Tiene sentido que los grandes deportes profesionales apuren hasta el último día del año de la pandemia que azota al mundo, apisonadora de resonancias medievales que ha profundizado en la desigualdad social. El deporte no sido la excepción. Unas pocas competiciones, las mejor conectadas con los recursos económicos de la televisión y los patrocinadores, han logrado surfear, no sin dificultades, el tsunami que ha devastado la geografía del deporte.

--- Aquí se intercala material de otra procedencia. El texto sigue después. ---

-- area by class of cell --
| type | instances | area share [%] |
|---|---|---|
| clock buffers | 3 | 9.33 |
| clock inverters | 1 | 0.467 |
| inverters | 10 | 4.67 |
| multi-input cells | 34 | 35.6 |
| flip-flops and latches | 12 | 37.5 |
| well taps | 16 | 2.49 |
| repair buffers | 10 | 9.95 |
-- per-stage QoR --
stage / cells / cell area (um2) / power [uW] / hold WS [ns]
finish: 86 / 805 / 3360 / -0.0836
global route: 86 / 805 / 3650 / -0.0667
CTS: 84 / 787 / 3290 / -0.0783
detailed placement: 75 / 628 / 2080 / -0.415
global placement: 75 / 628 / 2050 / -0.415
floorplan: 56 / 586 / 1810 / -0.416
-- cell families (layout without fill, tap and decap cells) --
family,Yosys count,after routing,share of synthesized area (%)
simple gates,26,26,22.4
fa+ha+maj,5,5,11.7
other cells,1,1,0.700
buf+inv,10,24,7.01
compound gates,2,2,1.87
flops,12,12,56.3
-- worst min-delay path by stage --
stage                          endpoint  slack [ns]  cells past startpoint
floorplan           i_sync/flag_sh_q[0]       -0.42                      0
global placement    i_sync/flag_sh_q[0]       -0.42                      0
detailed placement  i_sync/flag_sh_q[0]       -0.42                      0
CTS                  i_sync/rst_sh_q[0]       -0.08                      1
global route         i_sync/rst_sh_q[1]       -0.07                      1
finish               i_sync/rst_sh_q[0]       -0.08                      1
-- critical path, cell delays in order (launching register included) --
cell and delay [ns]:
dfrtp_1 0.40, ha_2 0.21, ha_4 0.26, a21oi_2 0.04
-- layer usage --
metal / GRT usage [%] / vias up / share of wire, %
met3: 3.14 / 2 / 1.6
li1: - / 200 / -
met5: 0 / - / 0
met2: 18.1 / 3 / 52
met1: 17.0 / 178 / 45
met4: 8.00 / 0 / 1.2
## config.mk

```make
export PLATFORM = sky130hd
export DESIGN_NAME = irq_vector_requester
export DESIGN_NICKNAME = d
export VERILOG_FILES = /design/src/rtl/vir_pkg.sv /design/src/rtl/vir_sync.sv /design/src/rtl/vir_req_latch.sv /design/src/rtl/vir_ack_ctrl.sv /design/src/rtl/irq_vector_requester.sv
export SDC_FILE = /design/constraint.sdc
export NUM_CORES = 1
export LEC_CHECK = 0
export ABC_AREA = 1
export BUFFER_PORTS_ARGS = -buffer_cell sky130_fd_sc_hd__buf_2
export CORE_MARGIN = 4
export CORE_UTILIZATION = 55
export CTS_CLUSTER_DIAMETER = 100
export DETAILED_ROUTE_END_ITERATION = 16
export HOLD_SLACK_MARGIN = 0.05
export PLACE_DENSITY_LB_ADDON = 0.25
export SLEW_MARGIN = 20
export SYNTH_ARGS = -nofsm -noshare
export SYNTH_HDL_FRONTEND = slang
export SYNTH_HIERARCHICAL = 1
export SYNTH_SLANG_ARGS = --single-unit
```

## constraint.sdc

```tcl
create_clock -name clk -period 1.6 [get_ports clk]
set_input_delay 0.48 -clock clk [delete_from_list [all_inputs] [get_ports clk]]
set_output_delay 0.48 -clock clk [all_outputs]
set_load 0.01 [all_outputs]
```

La suspensión de los Juegos de Tokio simboliza este momento singular, sin otro precedente que las cancelaciones en las dos guerras mundiales del siglo XX. Un virus desconocido hace tan solo un año ha producido consecuencias para el deporte quizá más graves que en aquellas ocasiones. Aunque los Juegos Olímpicos mantienen su condición de reserva existencial de una enorme galaxia deportiva, ajena en gran medida a las condiciones que presiden el fútbol profesional, la NBA, la ATP de tenis o el circuito de golf, su estructura actual guarda muy poca relación con el modelo prevalente en los años 20 y en los posteriores a la segunda Guerra Mundial.
Los Juegos derivaron década a década hacia el deporte profesional, el mercado televisivo, la influencia política y la codicia. Hacia el gigantismo y el negocio, en definitiva. Es difícil saber cómo saldrán de las incertidumbres que amenazan su celebración en el verano de 2021. Se adivina un fórceps salvaje, no se sabe en qué condiciones sanitarias, sociales, económicas y deportivas. Hay más incógnitas que certezas. Para deportes como el fútbol, baloncesto o tenis, las consecuencias serán menores, escasas en algunos de ellos. Para el resto, la anulación significaría un invierno nuclear.

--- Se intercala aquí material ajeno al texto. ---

File: src/rtl/fifo_datapath.sv
module fifo_datapath
  import fifo_flags_pkg::*;
#(
  parameter int DATA_W = 8,
  parameter int DEPTH  = 16
) (
  input  logic              clk,
  input  logic              rst,
  input  fifoStrobe_t       strobe,
  input  logic [DATA_W-1:0] wrData,
  output logic [DATA_W-1:0] rdData
);
  localparam int AW = (DEPTH > 1) ? $clog2(DEPTH) : 1;
  localparam logic [AW-1:0] LAST = AW'(DEPTH - 1);

  logic [DATA_W-1:0] mem [DEPTH];
  logic [AW-1:0]     wrPtr, rdPtr;
  logic [DATA_W-1:0] doutR;

  function automatic logic [AW-1:0] bump(input logic [AW-1:0] p);
    return (p == LAST) ? '0 : p + AW'(1);
  endfunction

  // storage array, no reset
  always_ff @(posedge clk) begin
    if (strobe.write) mem[wrPtr] <= wrData;
  end

  always_ff @(posedge clk) begin
    if (rst) begin
      wrPtr <= '0;
      rdPtr <= '0;
      doutR <= '0;
    end else begin
      if (strobe.write) wrPtr <= bump(wrPtr);
      if (strobe.fetch) begin
        doutR <= mem[rdPtr];
        rdPtr <= bump(rdPtr);
      end
    end
  end

  assign rdData = doutR;

  // write pointer moves only on an accepted write
  p_wrptr_hold_r5: assert property (@(posedge clk) disable iff (rst)
    !strobe.write |=> $stable(wrPtr));
  // read pointer and output move only on a fetch
  p_rdptr_hold_r6: assert property (@(posedge clk) disable iff (rst)
    !strobe.fetch |=> ($stable(rdPtr) && $stable(doutR)));
endmodule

El ciclo olímpico de cuatro años es el alimento de los deportistas que orbitan lejos del potente negocio profesional. Suponen el 90% de los participantes en los Juegos. Ya están afectados por las penurias de la pandemia. A la cancelación temporal de Tokio 2020, se añade el cambio de agujas en las prioridades de los gobiernos, sometidos en todo el planeta a la presión de una desoladora crisis económica. Las subvenciones a los deportistas decrecen en todas partes, dinámica aterradora para lo que se conocía como mundo amateur, mayoritariamente amparado por el paraguas olímpico.
Dos décadas prodigiosas
Si no se concreta este ciclo olímpico, una generación de atletas sufrirá un golpazo catastrófico, tanto en su recorrido deportivo como en el aspecto económico. Empiezan a conocerse casos de excelentes deportistas que han anunciado el final de sus carreras, algunas tan incipientes como prometedoras. En las estrecheces económicas de la pandemia mundial, a los atletas les resulta muy complicado mantener los objetivos previstos hace un año.

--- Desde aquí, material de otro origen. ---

`src/rtl/seq1101_pkg.sv`:
```
package seq1101_pkg;

  // Five-state encoding for the state-decoded detector; the match state
  // is the only one with the top bit set.
  typedef enum logic [2:0] {
    MO_IDLE = 3'b000,
    MO_GOT1 = 3'b001,
    MO_GOT11 = 3'b010,
    MO_GOT110 = 3'b011,
    MO_MATCH = 3'b100
  } moore_st_e;

  // Four-state encoding for the input-decoded detector.
  typedef enum logic [1:0] {
    ME_IDLE = 2'b00,
    ME_GOT1 = 2'b01,
    ME_GOT11 = 2'b10,
    ME_GOT110 = 2'b11
  } mealy_st_e;

  localparam int RST_STAGES = 2;

endpackage

```
`src/rtl/seq1101_rst_sync.sv`:
```
module seq1101_rst_sync #(
  parameter int STAGES = 2
) (
  input  logic clk,
  input  logic rst_n_async,
  output logic rst_n_sync
);

  logic [STAGES-1:0] chain_q;

  always_ff @(posedge clk or negedge rst_n_async) begin
    if (!rst_n_async) chain_q <= '0;
    else              chain_q <= {chain_q[STAGES-2:0], 1'b1};
  end

  assign rst_n_sync = chain_q[STAGES-1];

endmodule

```
`src/rtl/seq1101_moore.sv`:
```
module seq1101_moore
  import seq1101_pkg::*;
(
  input  logic clk,
  input  logic rst_n,
  input  logic bit_vld,
  input  logic bit_in,
  output logic flag
);

  moore_st_e st_q, st_d;

  always_comb begin
    st_d = st_q;
    if (bit_vld) begin
      case (st_q)
        MO_IDLE:   st_d = bit_in ? MO_GOT1   : MO_IDLE;
        MO_GOT1:   st_d = bit_in ? MO_GOT11  : MO_IDLE;
        MO_GOT11:  st_d = bit_in ? MO_GOT11  : MO_GOT110;
        MO_GOT110: st_d = bit_in ? MO_MATCH  : MO_IDLE;
        MO_MATCH:  st_d = bit_in ? MO_GOT11  : MO_IDLE;
        default:   st_d = MO_IDLE;
      endcase
    end
  end

  always_ff @(posedge clk or negedge rst_n) begin
    if (!rst_n)       st_q <= MO_IDLE;
    else if (bit_vld) st_q <= st_d;
  end

  assign flag = st_q[2];

  // an idle cycle leaves the history untouched
  assert_idle_hold_R5: assert property (@(posedge clk) disable iff (!rst_n)
    !bit_vld |=> $stable(st_q));

  // the late flag is held across idle cycles
  assert_flag_hold_R3: assert property (@(posedge clk) disable iff (!rst_n)
    (flag && !bit_vld) |=> flag);

  // a 1 after a match keeps two ones of history
  assert_overlap_R4: assert property (@(posedge clk) disable iff (!rst_n)
    (st_q == MO_MATCH && bit_vld && bit_in) |=> (st_q == MO_GOT11));

endmodule

```
`src/rtl/seq1101_mealy.sv`:
```
module seq1101_mealy
  import seq1101_pkg::*;
(
  input  logic clk,
  input  logic rst_n,
  input  logic bit_vld,
  input  logic bit_in,
  output logic flag
);

  mealy_st_e st_q, st_d;

  always_comb begin
    st_d = st_q;
    if (bit_vld) begin
      case (st_q)
        ME_IDLE:   st_d = bit_in ? ME_GOT1  : ME_IDLE;
        ME_GOT1:   st_d = bit_in ? ME_GOT11 : ME_IDLE;
        ME_GOT11:  st_d = bit_in ? ME_GOT11 : ME_GOT110;
        ME_GOT110: st_d = bit_in ? ME_GOT1  : ME_IDLE;
        default:   st_d = ME_IDLE;
      endcase
    end
  end

  always_ff @(posedge clk or negedge rst_n) begin
    if (!rst_n)       st_q <= ME_IDLE;
    else if (bit_vld) st_q <= st_d;
  end

  assign flag = bit_vld && bit_in && (st_q == ME_GOT110);

  // an idle cycle leaves the history untouched
  assert_idle_hold_R5: assert property (@(posedge clk) disable iff (!rst_n)
    !bit_vld |=> $stable(st_q));

  // after a hit the last 1 is kept as the start of the next match
  assert_after_hit_R4: assert property (@(posedge clk) disable iff (!rst_n)
    flag |=> (st_q == ME_GOT1));

endmodule

```
`src/rtl/seq1101_pair.sv`:
```
module seq1101_pair
  import seq1101_pkg::*;
(
  input  logic clk,
  input  logic rst_n,
  input  logic bit_vld,
  input  logic bit_in,
  output logic flag_moore,
  output logic flag_mealy
);

  logic rst_n_core;

  seq1101_rst_sync #(.STAGES(RST_STAGES)) u_rst_sync (
    .clk         (clk),
    .rst_n_async (rst_n),
    .rst_n_sync  (rst_n_core)
  );

  seq1101_moore u_moore (
    .clk     (clk),
    .rst_n   (rst_n_core),
    .bit_vld (bit_vld),
    .bit_in  (bit_in),
    .flag    (flag_moore)
  );

  seq1101_mealy u_mealy (
    .clk     (clk),
    .rst_n   (rst_n_core),
    .bit_vld (bit_vld),
    .bit_in  (bit_in),
    .flag    (flag_mealy)
  );

  // an early hit is always followed by the late flag
  assert_lead_R6: assert property (@(posedge clk) disable iff (!rst_n_core)
    flag_mealy |=> flag_moore);

  // the late flag never rises without an early hit one cycle before
  assert_rise_R6: assert property (@(posedge clk) disable iff (!rst_n_core)
    $rose(flag_moore) |-> $past(flag_mealy));

  // no flag while the core is held in reset
  always_comb begin
    if (!rst_n_core) begin
      assert_reset_quiet_R1: assert (!flag_moore || $isunknown(flag_moore));
    end
  end

endmodule

```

La covid 19 ha actuado sobre el deporte de la misma manera que en el ámbito social, profundizando la desigualdad, cuando no la discriminación. La pandemia ha resaltado más que nunca la distancia entre lo visible —Ligas de fútbol europeo, deportes profesionales norteamericanos, tenis, golf o ciclismo— y lo invisible, el universo sin atención televisiva que depende sustancialmente del difusor económico de los Juegos Olímpicos. Sin su amparo, es un mundo en grave riesgo
La gran pandemia cierra dos décadas prodigiosas. Basta citar los nombres de Usain Bolt, Shelly Fraser-Price, Katie Ledecky, Michael Phelps, Federer, Nadal, Djokovic, Serena Williams, Tiger Woods, Messi, Cristiano, LeBron y Kobe. Cada uno de ellos merece un lugar de privilegio en el Olimpo del deporte, favorecidos todos por una exposición mediática sin comparación en la historia. No faltarán sucesores a su altura, pero las circunstancias serán diferentes, al menos a corto o medio plazo. Todo indica que la crisis, especialmente proyectada en esta edición olímpica, beneficiará más que nunca al deporte adherido al negocio puro y duro. Al resto le tocará sobrevivir como pueda.